L’avversario politico è sempre da annientare, con fake news o con campagne hater sui social. Oggi il M5S è vittima di se stesso. I principi enunciati in questi anni sono stati calpestati ed il movimento del 2012 non è quello di oggi. E la metamorfosi è in piena attuazione.
Tante sono le cose dette che oggi sono state stravolte e sconfessate a proprio e comodo piacimento. Una spaventosa mutazione genetica del movimento: Niente più streaming, mai alleanze con i partiti, mai inciuci, mai doppi incarichi o incarichi ai familiari, non più di due mandati al mandato zero, no euro, no vaccini, no Ilva, e possiamo continuare all’infinito per ricordate Federico Pizzarotti, una delle prime vittime del movimento, che dichiarava le “Regole sempre applicate per i nemici e interpretate per gli amici“.
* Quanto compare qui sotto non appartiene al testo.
Background: an optimization exercise with open tools, aiming at small area. Do not read the settings as production practice. In this exercise RTL edits were held to simulation tests only and were not proved equivalent to the original.

### flow/config.mk
export PLATFORM = sky130hd
export DESIGN_NAME = gyp_corr
export DESIGN_NICKNAME = gyp_corr
export VERILOG_FILES = /design/flow/design.v
export SDC_FILE = /design/flow/constraint.sdc
export NUM_CORES = 8
export LEC_CHECK = 0
export CAP_MARGIN = 20
export CORE_MARGIN = 2
export CORE_UTILIZATION = 50
export SLEW_MARGIN = 20
### flow/constraint.sdc
create_clock -name core_clock -period 16.0 [get_ports {clk}]
set_input_delay 3.2000 -clock core_clock [delete_from_list [all_inputs] [get_ports {clk}]]
set_output_delay 3.2000 -clock core_clock [all_outputs]
set_load 0.01 [all_outputs]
Ne parlo perché ho vissuto all’interno del M5s, lo conosco direttamente e non per sentito dire.
E posso dire che il movimento è diventato un partito, come quelli contestati dalla sua stessa rivoluzione, fatta solo nel web. In tutto questo, il rispetto politico e per l’avversario politico, tratti caratteristici della democrazia, sono assenti con naturale conseguenza del venir meno della dialettica e del confronto sui temi politici, che vengono invece sopraffatti dalle beghe personali.
Il discredito rimane l’unica azione armata che viene costantemente consumata, con l’arte micidiale di annientare la reputazione e intaccare l’integrità morale di un politico e prima ancora dell’uomo.
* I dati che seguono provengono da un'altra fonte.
Source: an optimization exercise on an open RTL-to-GDS flow (aim: small area, a short achievable clock period and few clock cycles per item). Production flows keep margins and buffers that such runs may drop.
Only simulation tests tie the RTL to the original design; equivalence was not proved.

===== flow/config.mk =====
export PLATFORM = sky130hd
export DESIGN_NAME = uac_rx
export DESIGN_NICKNAME = uac_rx
export VERILOG_FILES = /design/flow/design.v
export SDC_FILE = /design/flow/constraint.sdc
export NUM_CORES = 4
export LEC_CHECK = 0
export CAP_MARGIN = 20
export CORE_MARGIN = 2
export CORE_UTILIZATION = 40
export SLEW_MARGIN = 20

===== flow/constraint.sdc =====
create_clock -name core_clock -period 24.0 [get_ports {clk}]
set_input_delay 4.8000 -clock core_clock [delete_from_list [all_inputs] [get_ports {clk}]]
set_output_delay 4.8000 -clock core_clock [all_outputs]
set_load 0.01 [all_outputs]

===== flow/design.v =====
module uac_rx (
    input  wire        clk,
    input  wire        rst,           
    input  wire        in_valid,
    output wire        in_ready,
    input  wire [15:0] in_sample,     
    output reg         frame_done,
    output reg         det,
    output reg         ev_valid,
    output reg  [11:0] ev_word
);
    localparam integer N            = 1024;
    localparam integer Q            = 14;
    localparam integer PRESHIFT     = 4;
    localparam integer POWER_SHR    = 15;
    localparam integer MAG_SHL      = 6;
    localparam integer THRESH       = 100;
    localparam signed [15:0] COEFF_SYNC    = -16'sd27684;   
    localparam signed [15:0] COEFF_PAYLOAD = -16'sd25330;   
    localparam [1:0] EXPECT_ONE  = 2'd0;
    localparam [1:0] EXPECT_ZERO = 2'd1;
    localparam [1:0] LOCKED      = 2'd2;
    localparam [1:0] FAILED      = 2'd3;
    localparam [3:0] EV_BYTE      = 4'h1;
    localparam [3:0] EV_SYNC_LOST = 4'h2;
    localparam [3:0] EV_TX_ENDED  = 4'h3;
    localparam [1:0] ST_RUN = 2'd0;    
    localparam [1:0] ST_POW = 2'd1;    
    localparam [1:0] ST_DEC = 2'd2;    
    reg  [1:0]  st;
    reg  [9:0]  idx;
    reg  signed [31:0] s1, s2;
    reg  [4:0]  win;
    reg  [2:0]  frame_cnt;
    reg         transfer_active;
    reg  [1:0]  phase;
    reg  [7:0]  pending;
    reg  [2:0]  bits_in_byte;
    reg         raw;
    assign in_ready = (st == ST_RUN);
    wire take = in_valid && in_ready;
    wire signed [15:0] coeff  = (phase == LOCKED) ? COEFF_PAYLOAD : COEFF_SYNC;
    wire signed [31:0] scaled = $signed({{16{in_sample[15]}}, in_sample}) >>> PRESHIFT;
    wire signed [47:0] s1c    = s1 * coeff;
    wire signed [33:0] s1c_q  = s1c >>> Q;
    wire signed [31:0] s_new  = scaled + s1c_q[31:0] - s2;
    wire signed [63:0] power  = s1 * s1 + s2 * s2 - s1c_q * s2;
    wire signed [63:0] mag    = (power >>> POWER_SHR) <<< MAG_SHL;
    wire               raw_c  = (mag >= THRESH);
    wire [4:0]  win_n = {win[3:0], raw};
    wire [2:0]  vsum  = win_n[0] + win_n[1] + win_n[2] + win_n[3] + win_n[4];
    wire        bit_v = (vsum > 3'd2);
    reg  [1:0]  phase1;
    reg         sync_lost;
    reg  [7:0]  pend_n;
    reg  [2:0]  bib_n;
    always @* begin
        phase1    = phase;
        sync_lost = 1'b0;
        if (phase != LOCKED) begin
            if (phase == EXPECT_ONE && vsum == 3'd5)
                phase1 = EXPECT_ZERO;
            else if (phase == EXPECT_ZERO && vsum == 3'd0)
                phase1 = EXPECT_ONE;
            else if (phase != FAILED) begin
                phase1    = FAILED;
                sync_lost = 1'b1;
            end
        end
        pend_n = {pending[6:0], bit_v};
        bib_n  = bits_in_byte + 3'd1;
    end
    always @(posedge clk) begin
        frame_done <= 1'b0;
        ev_valid   <= 1'b0;
        if (rst) begin
            st              <= ST_RUN;
            idx             <= 10'd0;
            s1              <= 32'sd0;
            s2              <= 32'sd0;
            win             <= 5'd0;
            frame_cnt       <= 3'd0;
            transfer_active <= 1'b0;
            phase           <= EXPECT_ONE;
            pending         <= 8'd0;
            bits_in_byte    <= 3'd0;
            raw             <= 1'b0;
            det             <= 1'b0;
            ev_word         <= 12'd0;
        end else begin
            case (st)
                ST_RUN: if (take) begin
                    s2  <= s1;
                    s1  <= s_new;
                    idx <= idx + 10'd1;
                    if (idx == N - 1)
                        st <= ST_POW;
                end
                ST_POW: begin
                    raw <= raw_c;
                    st  <= ST_DEC;
                end
                default: begin   
                    s1         <= 32'sd0;
                    s2         <= 32'sd0;
                    st         <= ST_RUN;
                    frame_done <= 1'b1;
                    det        <= raw;
                    ev_word    <= 12'd0;
                    win        <= win_n;
                    if (!transfer_active) begin
                        if (raw) begin
                            transfer_active <= 1'b1;
                            frame_cnt       <= 3'd1;
                        end
                    end else if (frame_cnt != 3'd4) begin
                        frame_cnt <= frame_cnt + 3'd1;
                    end else begin
                        frame_cnt <= 3'd0;
                        phase     <= phase1;
                        if (sync_lost) begin
                            ev_valid <= 1'b1;
                            ev_word  <= {EV_SYNC_LOST, 8'h00};
                        end
                        pending      <= pend_n;
                        bits_in_byte <= bib_n;
                        if (bib_n == 3'd0) begin
                            pending <= 8'd0;
                            if (pend_n == 8'd0) begin
                                ev_valid        <= 1'b1;
                                ev_word         <= {EV_TX_ENDED, 8'h00};
                                phase           <= EXPECT_ONE;
                                transfer_active <= 1'b0;
                                bits_in_byte    <= 3'd0;
                            end else if (phase1 == EXPECT_ONE) begin
                                phase <= LOCKED;
                            end else if (phase1 == LOCKED) begin
                                ev_valid <= 1'b1;
                                ev_word  <= {EV_BYTE, pend_n};
                            end
                        end
                    end
                end
            endcase
        end
    end
endmodule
Solo per citarne alcuni, prima vittima Angelo Todaro, stimato professionista di Favara, oltre al sottoscritto, così come Emanuele Dalli Cardillo, per poi passare ai ben più noti portavoce: Giorgio Caccio, Claudia La Rocca, Federico Pizzarotti, Filippo Nogarin, Domenico Messinese, Rosa Capuozzo, Matteo Dall’Osso, Riccardo Nuti, Ugo Forello, e quando l’elenco sarebbe infinito si prepara ad accogliere prossimamente i consiglieri comunali dissidenti, accusati di difendere i principi e i valori del M5S.
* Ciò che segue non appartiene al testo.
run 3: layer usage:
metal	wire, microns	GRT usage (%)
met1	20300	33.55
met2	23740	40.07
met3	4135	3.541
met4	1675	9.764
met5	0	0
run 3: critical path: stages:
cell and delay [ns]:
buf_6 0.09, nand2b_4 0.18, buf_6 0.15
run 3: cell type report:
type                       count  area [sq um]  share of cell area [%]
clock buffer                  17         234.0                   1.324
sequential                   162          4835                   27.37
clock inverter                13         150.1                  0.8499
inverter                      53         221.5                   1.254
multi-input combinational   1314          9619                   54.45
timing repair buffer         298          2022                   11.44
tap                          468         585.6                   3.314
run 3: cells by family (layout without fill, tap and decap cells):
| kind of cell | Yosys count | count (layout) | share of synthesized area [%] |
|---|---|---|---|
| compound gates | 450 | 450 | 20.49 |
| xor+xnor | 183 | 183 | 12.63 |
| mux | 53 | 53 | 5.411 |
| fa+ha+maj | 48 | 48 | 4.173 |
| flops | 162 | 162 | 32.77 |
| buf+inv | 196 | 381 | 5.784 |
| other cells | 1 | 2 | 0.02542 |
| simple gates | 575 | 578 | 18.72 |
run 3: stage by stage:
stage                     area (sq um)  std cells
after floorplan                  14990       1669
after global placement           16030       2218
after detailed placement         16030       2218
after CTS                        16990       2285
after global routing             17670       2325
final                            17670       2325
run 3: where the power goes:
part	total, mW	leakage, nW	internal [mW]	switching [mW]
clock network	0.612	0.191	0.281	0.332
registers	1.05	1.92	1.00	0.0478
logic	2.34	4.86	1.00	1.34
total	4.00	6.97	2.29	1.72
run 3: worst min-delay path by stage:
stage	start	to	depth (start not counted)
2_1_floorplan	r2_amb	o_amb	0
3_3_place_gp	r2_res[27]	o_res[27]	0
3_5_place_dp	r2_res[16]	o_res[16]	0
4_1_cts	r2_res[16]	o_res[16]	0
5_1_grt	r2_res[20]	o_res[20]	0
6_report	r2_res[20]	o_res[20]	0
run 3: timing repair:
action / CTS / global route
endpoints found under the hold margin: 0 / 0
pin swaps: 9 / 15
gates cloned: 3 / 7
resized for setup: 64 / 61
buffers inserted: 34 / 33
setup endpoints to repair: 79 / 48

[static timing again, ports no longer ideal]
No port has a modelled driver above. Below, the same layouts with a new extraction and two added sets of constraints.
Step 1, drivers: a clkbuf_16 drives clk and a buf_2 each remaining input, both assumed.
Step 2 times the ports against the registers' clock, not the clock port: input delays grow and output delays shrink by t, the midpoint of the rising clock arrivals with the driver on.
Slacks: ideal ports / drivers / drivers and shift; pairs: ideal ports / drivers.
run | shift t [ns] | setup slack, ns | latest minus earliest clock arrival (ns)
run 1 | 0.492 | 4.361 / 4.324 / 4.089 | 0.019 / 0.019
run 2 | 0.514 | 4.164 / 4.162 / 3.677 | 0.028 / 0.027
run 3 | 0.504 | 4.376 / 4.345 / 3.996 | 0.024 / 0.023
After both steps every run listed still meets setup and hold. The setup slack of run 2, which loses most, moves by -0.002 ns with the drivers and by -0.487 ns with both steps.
What follows belongs to an exercise in optimizing a design on an open flow for small area; a production flow would make more cautious choices.
Function was checked by simulation only, so behaviour that the tests miss may differ from the original.

==> job 7156 <==
==> flow/design.v (excerpt) <==
module modbus_slave (
    input  wire        clk,
    input  wire        rst,
    input  wire [31:0] cfg_baud,
    input  wire [7:0]  cfg_slave_id,
    input  wire [15:0] cfg_base,
    input  wire [15:0] cfg_size,
    input  wire [31:0] cfg_timeout,
    input  wire        poll_req,
    output wire        poll_done,
    output wire [7:0]  alarm_code,
    output wire        busy,
    output wire        fault,
    input  wire        rx_avail,
    input  wire [7:0]  rx_data,
    output wire        rx_pop,
    output wire        tx_push,
    output reg  [7:0]  tx_data,
    output wire        tx_flush_req,
    input  wire        tx_flush_done,
    input  wire [31:0] clk_now,
    input  wire        tick_us,
    input  wire        dir_set,
    output wire        de,
    output wire        de_oe,
    output wire [15:0] st_idx,
    output wire        st_rd,
    input  wire [15:0] st_rdata,
    output wire        st_wr,
    output wire [15:0] st_wdata
);
export LEC_CHECK = 0
export CAP_MARGIN = 20
export CORE_MARGIN = 2
export CORE_UTILIZATION = 58
export CTS_BUF_LIST = sky130_fd_sc_hd__clkbuf_16
export CTS_CLUSTER_DIAMETER = 80
export CTS_CLUSTER_SIZE = 30
export SLEW_MARGIN = 20
create_clock -name core_clock -period 10.0 [get_ports {clk}]
run.sh (not shown) runs the stock make flow with config.mk's settings and CLKGATE_MAP_FILE= SYNTH_SCRIPT=/design/flow/synth_recipe.tcl, a recipe that flattens the netlist after the stock synthesis.
==> inputs of job 9982, as changes to job 7156 <==
--- a/flow/design.v
+++ b/flow/design.v
@@ -88,70 +88,50 @@
     wire [7:0] r1 = ring[8*(L-1) +: 8];      
     wire [7:0] r2 = ring[8*(L-2) +: 8];      
     wire [7:0] r3 = ring[8*(L-3) +: 8];
     wire [7:0] r4 = ring[8*(L-4) +: 8];
     wire [7:0] r5 = ring[8*(L-5) +: 8];
     wire [7:0] r6 = ring[8*(L-6) +: 8];
     wire [7:0] r7 = ring[8*(L-7) +: 8];
-    function automatic [27:0] add27(input [26:0] a, input [26:0] b, input cin);
-        integer k;
-        reg c;
-        begin
-            c = cin;
-            for (k = 0; k < 27; k = k + 1) begin
-                add27[k] = a[k] ^ b[k] ^ c;
-                c = (a[k] & b[k]) | (c & (a[k] ^ b[k]));
-            end
-            add27[27] = c;
-        end
-    endfunction
     wire [7:0]  f_id   = r1;
     wire [7:0]  f_fc   = r2;
     wire [15:0] f_addr = {r3, r4};
     wire [15:0] f_qty  = {r5, r6};
     wire [7:0]  f_bc   = r7;
-    wire [27:0] sub_w   = add27({11'd0, f_addr}, {11'd0, ~cfg_base}, 1'b1);
-    wire [16:0] sub     = {~sub_w[16], sub_w[15:0]};      
+    wire [16:0] sub     = {1'b0, f_addr} - {1'b0, cfg_base};
     wire        addr_lt = sub[16];
     function automatic gt16(input [15:0] a, input [15:0] b, input cin);
         integer k;
         reg c;
         begin
             c = cin;
             for (k = 0; k < 16; k = k + 1)
                 c = (a[k] & ~b[k]) | (~(a[k] ^ b[k]) & c);
             gt16 = c;
         end
     endfunction
     wire        qty_gt  = gt16(f_qty, cfg_size, 1'b0);
-    wire        qty_gt29= (f_qty[15:5] != 11'd0) || (f_qty[4:1] == 4'b1111);
+    wire        qty_gt29= f_qty > 16'd29;
     wire [4:0]  qty_sat = (f_qty[15:5] != 11'd0) ? 5'd31 : f_qty[4:0];
-    wire [27:0] bc9     = add27({19'd0, f_bc}, 27'd9, 1'b0);
-    wire        bc_ok   = (bc9[9:0] == {4'b0000, cur});
-    wire        frame_ok= (cur[5:3] != 3'd0) && (f_id == cfg_slave_id) && (crc == 16'd0);
+    wire        bc_ok   = ({2'b00, f_bc} + 10'd9) == {4'b0000, cur};
+    wire        frame_ok= (cur > 6'd7) && (f_id == cfg_slave_id) && (crc == 16'd0);
     wire        idx_out = idx[16] | gt16(idx[15:0], cfg_size, 1'b1);
-    wire        fast    = (cfg_baud[31:15] != 17'd0) || gt16({1'b0, cfg_baud[14:0]}, 16'd19200, 1'b0);
+    wire        fast    = cfg_baud > 32'd19200;
     wire [14:0] b       = fast ? 15'd20000 : cfg_baud[14:0];
     wire        done    = acc[26];
     wire        exc     = md[2];
     wire        is03    = (md == 3'b001);
     wire        pop     = (state == S_RXC) && (done || first);
     wire        cap     = (state == S_RXA) && rx_avail && (ph == cur);
     wire        ld15 = pop;
     wire        ld35 = (state == S_FLUSH) && tx_flush_done;
     wire        ld   = ld15 | ld35;
     wire [26:0] acc_a = ld15 ? 27'd52108863 :
                         ld35 ? 27'd32108863 : acc;
-    wire [27:0] acc_w = add27(acc_a, {12'd0, (tick_us | ld) ? b : 15'd0}, 1'b0);
-    wire [26:0] acc_n = acc_w[26:0];
-    wire [27:0] ph_inc  = add27({21'd0, ph},  27'd0, 1'b1);
-    wire [27:0] wph_inc = add27({22'd0, wph}, 27'd0, 1'b1);
-    wire [27:0] cur_inc = add27({21'd0, cur}, 27'd0, 1'b1);
-    wire [27:0] idx_inc = add27({10'd0, idx}, 27'd0, 1'b1);
-    wire [27:0] rem_dec = add27({22'd0, rem}, {22'd0, 5'b11111}, 1'b0);
+    wire [26:0] acc_n = acc_a + {12'd0, (tick_us | ld) ? b : 15'd0};
     wire [15:0] crc_next;
     modbus_crc16 u_crc (.crc_in(crc), .data(tx_data), .crc_out(crc_next));
     wire        w_n   = clk_now[wph];
     wire        w_l   = last_act[0];
     wire        w_t   = cfg_timeout[wph];
     wire        w_bi  = (wph != 5'd0) && wbr;
     wire        w_gi  = (wph != 5'd0) && wgt;
@@ -170,15 +150,15 @@
     assign de_oe        = dir_en;
     assign de           = dir_en && ((state == S_TXH) || (state == S_RD) || (state == S_HI) ||
                                      (state == S_LO) || (state == S_CRC1) || (state == S_CRC2) ||
                                      (state == S_FLUSH));
     assign st_idx       = idx[15:0];
     assign st_wdata     = {r1, r2};
     assign st_rd        = (state == S_RD) && (rem != 5'd0);
-    wire   pmr_slot     = ph[0] && ((ph[5:3] != 3'd0) || (ph[2:1] == 2'b11));
+    wire   pmr_slot     = ph[0] && (ph >= 6'd7) && (ph != 6'd63);
     assign st_wr        = !idx_out && (((state == S_W06) && (ph == 6'd4)) ||
                                        ((state == S_PMR) && (rem != 5'd0) && pmr_slot));
     always @(*) begin
         case (state)
         S_HI:   tx_data = st_rdata[15:8];
         S_LO:   tx_data = st_rdata[7:0];
         S_CRC1: tx_data = exc ? crc[15:8] : crc[7:0];
@@ -192,24 +172,24 @@
                 tx_data = {r1[7] | (exc && ph == 6'd1), r1[6:0]};
         end
         default: tx_data = r1;
         endcase
     end
     always @(posedge clk) begin
         ring <= {ring[8*(L-1)-1:0], cap ? rx_data : r1};
-        ph   <= (ph == L-1 || rst) ? 6'd0 : ph_inc[5:0];
+        ph   <= (ph == L-1 || rst) ? 6'd0 : ph + 6'd1;
         acc  <= acc_n;
         wbr  <= w_bo;
         wgt  <= w_go;
         if (rst || (state == S_PSTART && rx_avail)) begin
             last_act <= clk_now;
             wph      <= 5'd0;
         end else begin
             last_act <= {last_act[0], last_act[31:1]};
-            wph      <= wph_inc[4:0];
+            wph      <= wph + 5'd1;
         end
         if (state == S_PSTART)
             first <= 1'b1;
         else if (pop)
             first <= 1'b0;
         if ((state == S_DISP || state == S_TXH) && ph == 6'd0) begin
             idx <= sub;
@@ -259,15 +239,15 @@
             end
             S_RXB: begin
                 if (ph == cur)
                     state <= S_RXC;
             end
             S_RXC: begin
                 if (pop) begin
-                    cur   <= cur_inc[5:0];
+                    cur   <= cur + 6'd1;
                     state <= S_RXA;
                 end
             end
             S_DISP: begin
                 if (ph == 6'd0) begin
                     if (!frame_ok)
                         state <= S_DONE;
@@ -304,16 +284,16 @@
             end
             S_DRY: begin
                 if (rem == 5'd0)
                     state <= S_TXW;
                 else if (idx_out)
                     state <= S_FAULT;
                 else begin
-                    idx <= idx_inc[16:0];
-                    rem <= rem_dec[4:0];
+                    idx <= idx + 17'd1;
+                    rem <= rem - 5'd1;
                 end
             end
             S_W06: begin
                 if (ph == 6'd4)
                     state <= idx_out ? S_FAULT : S_TXW;
             end
             S_PMR: begin
@@ -321,16 +301,16 @@
                     state <= S_TXW;
                 else if (ph == L-1)
                     state <= S_FAULT;            
                 else if (pmr_slot) begin
                     if (idx_out)
                         state <= S_FAULT;
                     else begin
-                        idx <= idx_inc[16:0];
-                        rem <= rem_dec[4:0];
+                        idx <= idx + 17'd1;
+                        rem <= rem - 5'd1;
                     end
                 end
             end
             S_TXW: begin
                 if (ph == L-1)
                     state <= S_TXH;
             end
@@ -339,16 +319,16 @@
                     state <= is03 ? S_RD : S_CRC1;
             end
             S_RD: begin
                 state <= (rem == 5'd0) ? S_CRC1 : S_HI;
             end
             S_HI: state <= S_LO;
             S_LO: begin
-                idx   <= idx_inc[16:0];
-                rem   <= rem_dec[4:0];
+                idx   <= idx + 17'd1;
+                rem   <= rem - 5'd1;
                 state <= S_RD;
             end
             S_CRC1: state <= S_CRC2;
             S_CRC2: state <= S_FLUSH;
             S_FLUSH: begin
                 if (tx_flush_done)
                     state <= S_HOLD;
- CORE_UTILIZATION: 58 -> 55
==> metrics.md <==
| Metric | Value |
|---|---|
| Drt first-iter violations | `615` |
| Unrepaired setup endpoints after global routing | `yes` |
| Outcome | `no timing/DRC/antenna violations` |
| Layout cell share with drive strength beyond 1 | `0.1097` |
| Die width | `189.0 um` |
| Non-CTS buffers | `244` |
| Seq/total area | `0.5450` |
| Reg2Reg Setup Slack | `1.38 ns` |
| CP Data Required Time | `10.51 ns` |
| Non-filler instance count after layout | `2208` |
| RR Startpoint | `state[3]` |
The numbers above come from job 7156.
L’uno vale uno si è dissolto e trasformato in “facilitatori regionali”, cioè segretari regionali, diventati peggio ancora dei “capi” regionali, così come non si ha nulla a sapere sulla restituzione degli stipendi, non applicabili ai ministri, vice ministri, sottosegretari e europarlamentari.
In questo scenario, Favara è in pieno ed inesorabile processo che non contempla più il rispetto politico non solo per la parte avversa ma addirittura tra gli stessi compagni di partito. I veleni, l’odio e l’arrivismo hanno ormai creato un clima tale che ha azzerato non solo lo stesso movimento ma persino gli altri partiti, quasi vittima della surreale dimensione di assenza di dibattito e di azione costruttiva per il paese.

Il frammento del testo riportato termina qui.